AFL-CIO Secretary-Treasurer Fred Redmond is the highest-ranking African American officer in the history of America’s labor movement. He has spent his entire life fighting for racial justice in the workplace and throughout our communities.

Redmond encouraged IAM delegates at the 40th Grand Lodge Convention with a message of faith in the American worker and confidence in the future of the Labor Movement.

“America is finally waking up to how critical organized labor is to the future of this country, and the Machinists Union, you showed this country that it does not run without you,” said Redmond.

He referenced Local S6’s strike in 2020 when 4,300 IAM shipbuilders at Bath Ironworks walked off the job in the largest strike in America at that time.

“Every union member in this country had their backs, and they won a fair contract for themselves, their families, and their communities,” said Redmond. “Once again, it was the fighting machinists who showed America that solidarity pays off, you showed America the power of what it means to be a union member.”

Redmond voiced his strong solidarity with Machinists Union members on strike with Weyerhaeuser timber company, saying that IAM’s display of large-scale solidarity is what gives workers the strength to stand up to disrespect from powerful corporations making record profits off the backs of union members.

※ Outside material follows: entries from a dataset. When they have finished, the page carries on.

[src/rtl/rect_cmd_sequencer_pkg.sv]
// -----------------------------------------------------------------------------
// rect_cmd_sequencer_pkg
// Shared definitions for the rectangle command sequencer:
//   - default queue depth and colour width
//   - coordinate/size field width and packed command payload layout
//   - sequencer FSM state encoding
//   - helper that flags commands with a zero dimension
// -----------------------------------------------------------------------------
package rect_cmd_sequencer_pkg;

   localparam int FIFO_DEPTH_DEFAULT = 4;
   localparam int COLOUR_W_DEFAULT   = 3;
   localparam int COORD_W            = 8;

   // Payload layout, LSB first: x, y, w, h, then colour above GEOM_W.
   localparam int GEOM_W = 4 * COORD_W;

   typedef enum logic [1:0] {
      ST_IDLE    = 2'd0,
      ST_LOAD    = 2'd1,
      ST_DRAW    = 2'd2,
      ST_RELEASE = 2'd3
   } seq_state_t;

   // The rasteriser counts until it reaches width/height, so a zero
   // dimension would never finish; such commands are dropped instead.
   function automatic logic is_degenerate(input logic [COORD_W-1:0] w,
                                          input logic [COORD_W-1:0] h);
      return (w == '0) || (h == '0);
   endfunction

endpackage

[src/rtl/rect_cmd_sequencer_fifo.sv]
// -----------------------------------------------------------------------------
// rect_cmd_fifo
// Synchronous first-word-fall-through FIFO holding packed draw commands.
// Ports:
//   clk, reset      clock, synchronous active-high reset
//   push, push_data write request and payload (ignored when full)
//   pop             remove the head entry (ignored when empty)
//   head_data       current head entry, valid whenever empty is low
//   count           number of stored entries (0..DEPTH)
//   full, empty     status flags derived from count
// -----------------------------------------------------------------------------
module rect_cmd_fifo #(
   parameter  int DEPTH = 4,
   parameter  int WIDTH = 35,
   localparam int PTR_W = $clog2(DEPTH),
   localparam int CNT_W = PTR_W + 1
) (
   input  logic             clk,
   input  logic             reset,
   input  logic             push,
   input  logic [WIDTH-1:0] push_data,
   input  logic             pop,
   output logic [WIDTH-1:0] head_data,
   output logic [CNT_W-1:0] count,
   output logic             full,
   output logic             empty
);

   logic [WIDTH-1:0] mem [DEPTH];
   logic [PTR_W-1:0] wr_ptr_reg;
   logic [PTR_W-1:0] rd_ptr_reg;
   logic [CNT_W-1:0] count_reg;
   logic             push_ok;
   logic             pop_ok;

   assign full    = (count_reg == CNT_W'(DEPTH));
   assign empty   = (count_reg == '0);
   assign push_ok = push & ~full;
   assign pop_ok  = pop & ~empty;
   assign count   = count_reg;

   // Head must be visible in the same cycle the sequencer pops it, so the
   // read is asynchronous; the queue is tiny and maps to distributed RAM.
   assign head_data = mem[rd_ptr_reg];

   // Storage has no reset: stale entries are never read because empty gates pops.
   always_ff @(posedge clk) begin
      if (push_ok) begin
         mem[wr_ptr_reg] <= push_data;
      end
   end

   // DEPTH is a power of two, so pointers wrap naturally at PTR_W bits.
   always_ff @(posedge clk) begin
      if (reset) begin
         wr_ptr_reg <= '0;
         rd_ptr_reg <= '0;
         count_reg  <= '0;
      end else begin
         if (push_ok) begin
            wr_ptr_reg <= wr_ptr_reg + 1'b1;
         end
         if (pop_ok) begin
            rd_ptr_reg <= rd_ptr_reg + 1'b1;
         end
         case ({push_ok, pop_ok})
            2'b10:   count_reg <= count_reg + 1'b1;
            2'b01:   count_reg <= count_reg - 1'b1;
            default: count_reg <= count_reg;
         endcase
      end
   end

endmodule

[src/rtl/rect_cmd_sequencer.sv]
// -----------------------------------------------------------------------------
// rect_cmd_sequencer
// Queues rectangle draw commands and issues them one at a time to the
// rectangle rasteriser, generating the colour and plot strobe for the VGA
// adapter.
// Ports:
//   clk, reset                          clock, synchronous active-high reset
//   cmd_valid/cmd_ready                 command handshake (transfer when both high)
//   cmd_x/cmd_y/cmd_w/cmd_h/cmd_colour  command origin, size and fill colour
//   rect_start_x/y, rect_width/height   geometry of the rectangle being drawn
//   rect_enable                         rasteriser enable
//   rect_finished                       rasteriser finished_draw
//   colour_out                          colour of the current rectangle
//   plot                                VGA write strobe for the rasteriser x/y
//   busy                                high unless idle with an empty queue
//   queue_count                         commands currently buffered
// -----------------------------------------------------------------------------
module rect_cmd_sequencer
   import rect_cmd_sequencer_pkg::*;
#(
   parameter int FIFO_DEPTH = FIFO_DEPTH_DEFAULT,
   parameter int COLOUR_W   = COLOUR_W_DEFAULT
) (
   input  logic                        clk,
   input  logic                        reset,
   input  logic                        cmd_valid,
   output logic                        cmd_ready,
   input  logic [7:0]                  cmd_x,
   input  logic [7:0]                  cmd_y,
   input  logic [7:0]                  cmd_w,
   input  logic [7:0]                  cmd_h,
   input  logic [COLOUR_W-1:0]         cmd_colour,
   output logic [7:0]                  rect_start_x,
   output logic [7:0]                  rect_start_y,
   output logic [7:0]                  rect_width,
   output logic [7:0]                  rect_height,
   output logic                        rect_enable,
   input  logic                        rect_finished,
   output logic [COLOUR_W-1:0]         colour_out,
   output logic                        plot,
   output logic                        busy,
   output logic [$clog2(FIFO_DEPTH):0] queue_count
);

   localparam int PAYLOAD_W = GEOM_W + COLOUR_W;

   seq_state_t             state_reg;
   logic [PAYLOAD_W-1:0]   push_payload;
   logic [PAYLOAD_W-1:0]   head_payload;
   logic                   fifo_full;
   logic                   fifo_empty;
   logic                   push;
   logic                   pop;
   logic [COORD_W-1:0]     head_x;
   logic [COORD_W-1:0]     head_y;
   logic [COORD_W-1:0]     head_w;
   logic [COORD_W-1:0]     head_h;
   logic [COLOUR_W-1:0]    head_colour;

   // Ready depends only on the registered count, so a push against a full
   // queue waits one cycle even if the sequencer pops on that same edge.
   assign cmd_ready    = ~fifo_full;
   assign push         = cmd_valid & cmd_ready;
   assign pop          = (state_reg == ST_LOAD);
   assign push_payload = {cmd_colour, cmd_h, cmd_w, cmd_y, cmd_x};

   assign head_x      = head_payload[0*COORD_W +: COORD_W];
   assign head_y      = head_payload[1*COORD_W +: COORD_W];
   assign head_w      = head_payload[2*COORD_W +: COORD_W];
   assign head_h      = head_payload[3*COORD_W +: COORD_W];
   assign head_colour = head_payload[GEOM_W +: COLOUR_W];

   rect_cmd_fifo #(
      .DEPTH (FIFO_DEPTH),
      .WIDTH (PAYLOAD_W)
   ) u_fifo (
      .clk       (clk),
      .reset     (reset),
      .push      (push),
      .push_data (push_payload),
      .pop       (pop),
      .head_data (head_payload),
      .count     (queue_count),
      .full      (fifo_full),
      .empty     (fifo_empty)
   );

   always_ff @(posedge clk) begin
      if (reset) begin
         state_reg    <= ST_IDLE;
         rect_start_x <= '0;
         rect_start_y <= '0;
         rect_width   <= '0;
         rect_height  <= '0;
         colour_out   <= '0;
         rect_enable  <= 1'b0;
      end else begin
         case (state_reg)
            ST_IDLE: begin
               if (!fifo_empty) begin
                  state_reg <= ST_LOAD;
               end
            end
            ST_LOAD: begin
               // Geometry and colour are captured here and stay frozen
               // until the next LOAD, so they are stable throughout DRAW.
               rect_start_x <= head_x;
               rect_start_y <= head_y;
               rect_width   <= head_w;
               rect_height  <= head_h;
               colour_out   <= head_colour;
               if (is_degenerate(head_w, head_h)) begin
                  state_reg <= ST_IDLE;
               end else begin
                  state_reg   <= ST_DRAW;
                  rect_enable <= 1'b1;
               end
            end
            ST_DRAW: begin
               if (rect_finished) begin
                  state_reg   <= ST_RELEASE;
                  rect_enable <= 1'b0;
               end
            end
            ST_RELEASE: begin
               // One cycle with enable low lets the rasteriser clear its
               // counters and finished flag before the next rectangle.
               state_reg <= ST_IDLE;
            end
            default: begin
               state_reg   <= ST_IDLE;
               rect_enable <= 1'b0;
            end
         endcase
      end
   end

   // Suppressing plot while finished is high avoids repeating the last pixel.
   assign plot = (state_reg == ST_DRAW) & rect_enable & ~rect_finished;
   assign busy = (state_reg != ST_IDLE) | ~fifo_empty;

endmodule

[config.mk]
export PLATFORM = sky130hd
export DESIGN_NAME = rect_cmd_sequencer
export DESIGN_NICKNAME = d
export VERILOG_FILES = /design/src/rtl/rect_cmd_sequencer_pkg.sv /design/src/rtl/rect_cmd_sequencer_fifo.sv /design/src/rtl/rect_cmd_sequencer.sv
export SDC_FILE = /design/constraint.sdc
export NUM_CORES = 1
export LEC_CHECK = 0
export CORE_MARGIN = 1.5
export CORE_UTILIZATION = 30
export CTS_CLUSTER_SIZE = 14
export DETAILED_ROUTE_END_ITERATION = 8
export GPL_ROUTABILITY_DRIVEN = 0
export HOLD_SLACK_MARGIN = 0.12
export PLACE_DENSITY_LB_ADDON = 0.05
export SLEW_MARGIN = 30
export SYNTH_ARGS = -nofsm -noshare
export SYNTH_HDL_FRONTEND = slang
export SYNTH_HIERARCHICAL = 1
export SYNTH_SLANG_ARGS = --single-unit
[constraint.sdc]
create_clock -name clk -period 6.5 [get_ports clk]
set_input_delay 1.625 -clock clk [delete_from_list [all_inputs] [get_ports clk]]
set_output_delay 1.625 -clock clk [all_outputs]
set_load 0.01 [all_outputs]
Word-level counts from Yosys, hierarchy flattened
Memory sizes are Yosys's and may differ from the RTL's. A register that Yosys moved wholly into a read port is not among the register bits.
Index checks and enable logic that the tools add are counted.
{"block": "word_totals", "wordCells": 55, "mem_bits_rw": 140, "out_inout_bits": 42, "memories": 1, "in_bits": 39, "reg_bits": 45}
{"block": "classes", "bitwise": 9, "mux": 12, "n_addsub": 4, "n_eq_ne": 9, "reduce_logical": 10}
{"memory": "u_fifo.mem", "words": 4, "width": 35, "rd": 1, "rd_clocked_by_memory_dff": 1, "wr": 1, "line": "rect_cmd_sequencer_fifo.sv:29", "source": "logic [WIDTH-1:0] mem [DEPTH];"}
{"cell": "$logic_not 8->1", "count": 2}
{"cell": "$mux 2", "count": 5}
{"cell": "$pmux 2 s4", "count": 1}
{"cell": "$eq 2x2->1 const B", "count": 3}
{"cell": "$ne 2x2->1 const B", "count": 3}
{"cell": "$pmux 3 s2", "count": 1}
{"cell": "$reduce_bool 2->1", "count": 3}
{"cell": "$and 1x1->1", "count": 5}
{"cell": "$add 2x1->2 const B", "count": 2}
{"cell": "$eq 2x1->1 const B", "count": 2}
{"cell": "$mux 1", "count": 4}
{"cell": "$add 3x1->3 const B", "count": 1}
{"cell": "$eq 3x3->1 const B", "count": 1}
{"cell": "$logic_not 3->1", "count": 1}
{"cell": "$not 1->1", "count": 3}
{"cell": "$reduce_and 3->1", "count": 1}
{"cell": "$sub 3x1->3 const B", "count": 1}
{"cell": "$logic_not 2->1", "count": 1}
{"cell": "$pmux 1 s2", "count": 1}
{"cell": "$reduce_and 2->1", "count": 1}
{"cell": "$logic_or 1x1->1", "count": 1}
{"cell": "$or 1x1->1", "count": 1}

Depth between registers and ports, before layout
Gate-level depths: netlist of the first run.
{"block": "logic_depth", "depth_word": 6, "mapped_depth": 12, "mapped_depth_nobuf": 11}

Modules after synthesis
The synthesis of the first run kept the hierarchy.
{"module": "rect_cmd_fifo", "seq_area_each_um2": 4384.2, "n_inst": 1, "cells_per_inst": 237, "area_per_inst_um2": 5587.9}
{"module": "rect_cmd_sequencer", "seq_area_each_um2": 760.7, "n_inst": 1, "cells_per_inst": 175, "area_per_inst_um2": 1465.2}

Least setup slack after synthesis of the first run
No wires, ideal clock.
{"block": "synth_path", "path_type": "input -> output", "startpoint": "input port rect_finished", "endpoint": "output port plot", "arrival_time_ps": 2063, "slack_ps": 2812, "stages": 1, "required_time_ps": 4875, "path_cell_list": "nor4b_1"}
{"block": "synth_between", "elab_chain_len": 2}
{"item": "from (decl)", "line": "rect_cmd_sequencer.sv:38", "source": "input logic rect_finished,"}
{"item": "$not 1->1", "line": "rect_cmd_sequencer.sv:139", "source": "assign plot = (state_reg == ST_DRAW) & rect_enable & ~rect_finished;"}
{"item": "$and 1x1->1", "line": "rect_cmd_sequencer.sv:139"}
{"item": "to (decl)", "line": "rect_cmd_sequencer.sv:40", "source": "output logic plot,"}
Every way passes these cells.

Final worst setup path of the first run
Ends and elaborated chain as after synthesis.

==> metrics, run 1 <==
Yosys reg bits 187; CTS Buf Count 17; sequential fraction of the synthesis area 0.729; Detail Route Antenna Nets 0; DRT iter0 DRCs 193; Slew @ Worst Pin 765 ps; Crit. Startpoint rect_finished; Slew headroom 0.490; largest net degree at the start of global routing 49; Crit Path Max Fanout 3; Hold-fix buffers, CTS 0; sw power 0.929 mW; Non-Filler Instances 821; Setup violations, final 0; Post-Syn Nets 457; most frequent cells in the layout edfxtp_1 (140), clkdlybuf4s50_1 (79), nand2_1 (72), dfxtp_1 (45); Mapped Avg Cell Area 17.1 um2; max FFs per register 140; Placed Area 8100 um2; initial antenna violation count 0; Skew-Pair Late Insertion Delay 430 ps; grt total ovfl 0; H-tree Lvls 4; post-CTS sizing 0; via count 3637; Startpoint Class input pin; DRC Markers 0; Cell variety after synth 37; pre-CTS setup slack 1930 ps; r2r endpoint u_fifo/count[2]; detailed-router iteration count before antenna repair 4; post-DP HPWL 8550 um; final worst slack 1960 ps; final total power 3.34 mW; Leak 2.76 nW; Max Buffers Root-to-Sink 2; status completed; RSZ-0062 raised after global routing no; clock network power share 0.325; crit path to plot; WS Path Type input pin to output pin; most common cell after layout, fill and taps aside edfxtp_1; fill cell count 2189; Ports 81; Hold Crit Class flop to flop; Core Region 22800 um2; WP data arrival 2920 ps; Mapped Area 7050 um2; worst r2r path cells 11; YS warnings 6; Seq pwr share 0.456; post-route cell area 8720 um2; sw frac 0.278; total of max-cap violations 0; Fin Setup TNS 0 ps; die width 156 um; Die Y 156 um; clock sink count 187; die area 24400 um2; Tcrit/Tclk final 0.699; TritonCTS clock tree yes; R2R Setup Slk 3890 ps; GRT Util Overall 0.134; Starting Density 0.309; minimum clock period 4540 ps; fin. max-slew vios 0; antenna diode count 0; VDD IR max 163 uV; Top reg by flops u_fifo/mem; Fin Clk Skew 9.99 ps; Combinational Power Share 0.219; Rows 55; CP Capture Type output pin; required time of the critical path 4880 ps; per-cell routed wire length 18.4 um; ratio of cells with drive above 1 in the final layout 0.173; Mapped Cells 412; Pint 2.41 mW; # placed instances 789; fin nets 540; vias in the first global route 3890; setup bufs post-CTS 0; Max Freq 220 MHz; final hold viol count 0; total power divided by cell area 383 nW/um2; # port buffers 80; P&R area growth vs syn 23.6%; first-pass GRT wire length 23600 um; Root Buffer clkbuf_16; clock slew at reported path FFs 70 ps; vias per cell 4.43; Routed WL 15100 um
[area by class of cell]
class,count,area [um2],area share
timing repair buffer,84,826,0.0947
clock buffer,21,493,0.0565
tap,313,392,0.0449
sequential,187,5150,0.591
inverter,11,48.8,0.00560
multi-input combinational,194,1680,0.193
clock inverter,11,130,0.0149
[worst min path at each step]
stage / startpoint / endpoint / slack, ps / cells after the start
6_report: rect_start_x[5] / rect_start_x[5] / 450 / 2
5_1_grt: rect_start_y[1] / rect_start_y[1] / 480 / 2
4_1_cts: rect_start_y[4] / rect_start_y[4] / 460 / 2
3_5_place_dp: rect_start_y[4] / rect_start_y[4] / 450 / 2
3_3_place_gp: rect_start_y[4] / rect_start_y[4] / 440 / 2
2_1_floorplan: u_fifo/rd_ptr_reg[1] / flop / 460 / 2
[cells by family (layout without fill, tap and decap cells)]
family          Yosys count  after routing  share of synthesized area
mux                      36             36                      0.116
xor+xnor                  3              3                    0.00373
fa+ha+maj                 6              6                     0.0117
simple gates            102            102                     0.0646
buf+inv                  31            127                     0.0339
flops                   187            187                      0.729
compound gates           47             47                     0.0408
[metal layers]
metal	part of all wire	track usage	wire length, um
met1	0.48	0.181	7180
met2	0.48	0.215	7240
met3	0.035	0.0343	534
met4	0.0084	0.0367	127
met5	0	0	0
[power by group through the flow]
stage                     clock network, mW  logic, mW  registers [mW]
after floorplan                           0      0.465            1.56
after global placement                    0      0.755            1.54
after detailed placement                  0      0.758            1.55
after CTS                              1.12      0.760            1.52
after global routing                   1.17      0.817            1.54
final                                  1.08      0.732            1.52
[synthesized netlist by cell type, drive strengths merged]
master,n,area (um2)
buf,16,174
clkbuf,4,16.3
nor2,9,33.8
ha,5,62.6
nand2b,3,18.8
and2,4,25.0
a211o,1,8.76
a21oi,40,238
fa,1,20.0
nand2,72,270
mux2i,1,10.0
nor4b,1,8.76
o32ai,1,8.76
nor3,2,15.0
o21ai,4,20.0
edfxtp,140,4200
inv,11,48.8
o31ai,1,12.5
xor2,3,26.3
nor3b,1,12.5
or3,3,18.8
nand3b,2,15.0
or4,2,18.8
mux4,35,807
nor2b,1,6.26
dfxtp,47,941
nor4,2,12.5
[worst max-delay path, cell delays in order]
cell and delay, ps:
clkdlybuf4s50_1 440, nor4b_1 260, clkdlybuf4s50_1 590
[stage by stage]
step	hold slack (ps)	utilization
floorplan	459	-
global route	483	0.382
detailed placement	449	0.354
global placement	445	0.354
finish	454	0.382
CTS	459	0.382
Power figures use the tool's default switching activity.
==> run 2: changes to the inputs <==
clock period = 4.45 ns   (was 6.5 ns; I/O delays follow)
==> metrics, run 2 (same netlist as run 1, synthesis figures left out) <==
final hold viol count 0 (unchanged); fin nets 544 (+0.74%); post-CTS sizing 0 (unchanged); total of max-cap violations 0 (unchanged); Max Freq 284 MHz; Routed WL 15000 um (-0.51%); clock slew at reported path FFs 70 ps (about the same); Fin Setup TNS 0 ps (unchanged); status completed; most used cell, CP clkdlybuf4s50_1; antenna diode count 0 (unchanged); vias in the first global route 4018 (+3.3%); Core Region 22800 um2 (unchanged); Worst Hold Path Cells 2 (unchanged); DRT iter0 DRCs 177 (-8.3%); CTS Buf Count 17 (unchanged); # port buffers 80 (unchanged); detailed-router iteration count before antenna repair 5 (+1); post-DP HPWL 9290 um (+8.6%); RSZ-0062 raised after global routing no; clock sink count 187 (unchanged); initial antenna violation count 0 (unchanged); clock network power share 0.293 (-0.032); vias per cell 4.48 (+1.1%); per-cell routed wire length 18.2 um (-0.99%); Root Buffer clkbuf_16; VDD IR max 221 uV (+35%); Ports 81 (unchanged); Fin Clk Skew 9.08 ps (-0.910 ps); Seq pwr share 0.481 (+0.025); Top reg by flops u_fifo/mem; fill cell count 2206 (+0.78%); WP data arrival 2410 ps (-510 ps); via count 3696 (+1.6%); Crit path largest cell delay 590 ps (about the same); total power divided by cell area 538 nW/um2 (+41%); Pint 3.36 mW (+40%); most common cell after layout, fill and taps aside edfxtp_1; largest net degree at the start of global routing 38 (-22%); Die Y 156 um (unchanged); max FFs per register 140 (unchanged); Rows 55 (unchanged); Setup violations, final 0 (unchanged); Crit Path Max Fanout 3 (unchanged); pre-CTS setup slack 915 ps (-1020 ps); Slew headroom 0.590 (+0.0999); final total power 4.69 mW (+40%); minimum clock period 3520 ps; Tcrit/Tclk final 0.792; Skew-Pair Late Insertion Delay 420 ps (about the same); R2R Setup Slk 2040 ps (-1850 ps); fin. max-slew vios 0 (unchanged); setup bufs post-CTS 0 (unchanged); Max Buffers Root-to-Sink 2 (unchanged); sw power 1.33 mW (+43%); Starting Density 0.309 (unchanged); WS Path Type input pin to output pin; WP buf/inv 2 (unchanged); most frequent cells in the layout edfxtp_1 (140), clkdlybuf4s50_1 (79), nand2_1 (72), dfxtp_1 (45); GRT Util Overall 0.133 (-0.00162); TritonCTS clock tree yes; final worst slack 928 ps (-1030 ps); Endpoint, Worst Hold rect_start_x[2]; Startpoint Class input pin; Hold Crit Start rect_start_x[2]; first-pass GRT wire length 23500 um (-0.44%); ratio of cells with drive above 1 in the final layout 0.174 (+0.000600); CP cell instances clkdlybuf4s50_1, nor4b_1, clkdlybuf4s50_1; die area 24400 um2 (unchanged); Combinational Power Share 0.226 (+0.007); Detail Route Antenna Nets 0 (unchanged); DRC Markers 0 (unchanged); sw frac 0.283 (+0.00480); worst r2r path cells 11 (unchanged); Slew @ Worst Pin 615 ps (-150 ps); Leak 2.72 nW (-1.6%); Hold-fix buffers, CTS 0 (unchanged); P&R area growth vs syn 23.5%; FF-to-FF Start u_fifo/count[2]; grt total ovfl 0 (unchanged); die width 156 um (unchanged); required time of the critical path 3340 ps (-1540 ps); CP Capture Type output pin; r2r endpoint u_fifo/count[2]; delay-heaviest family, CP buffers and inverters; Slowest cell on crit path clkdlybuf4s50_1; H-tree Lvls 4 (unchanged); Hold Crit Class flop to flop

“Those woodworkers, they kept the timber industry moving during the pandemic, and America’s labor movement will not rest until Weyerhaeuser comes back with an offer that our brothers and sisters deserve,” said Redmond. “We will not rest!”

He spoke on the labor movement’s history of standing alongside workers, challenging inhumane working conditions, creating safety standards, and “transforming grim and dangerous jobs into good family-sustaining careers, industry by industry.”

“Workers all over the country, especially young people, they are embracing unions as a vehicle to speak up at work, as a vehicle, to demand respect on the job and to strengthen our communities,” said Redmond.

Redmond ended with a call for unity and strength among working people at the ballot box, prompting union members to vote for politicians who lift the working class.

“We need the Machinists now more than ever. We need you to keep organizing, mobilizing, keep being a force for working people, and keep building an America that works for all of us. Let’s show the nation what grass-roots power looks like,” said Redmond.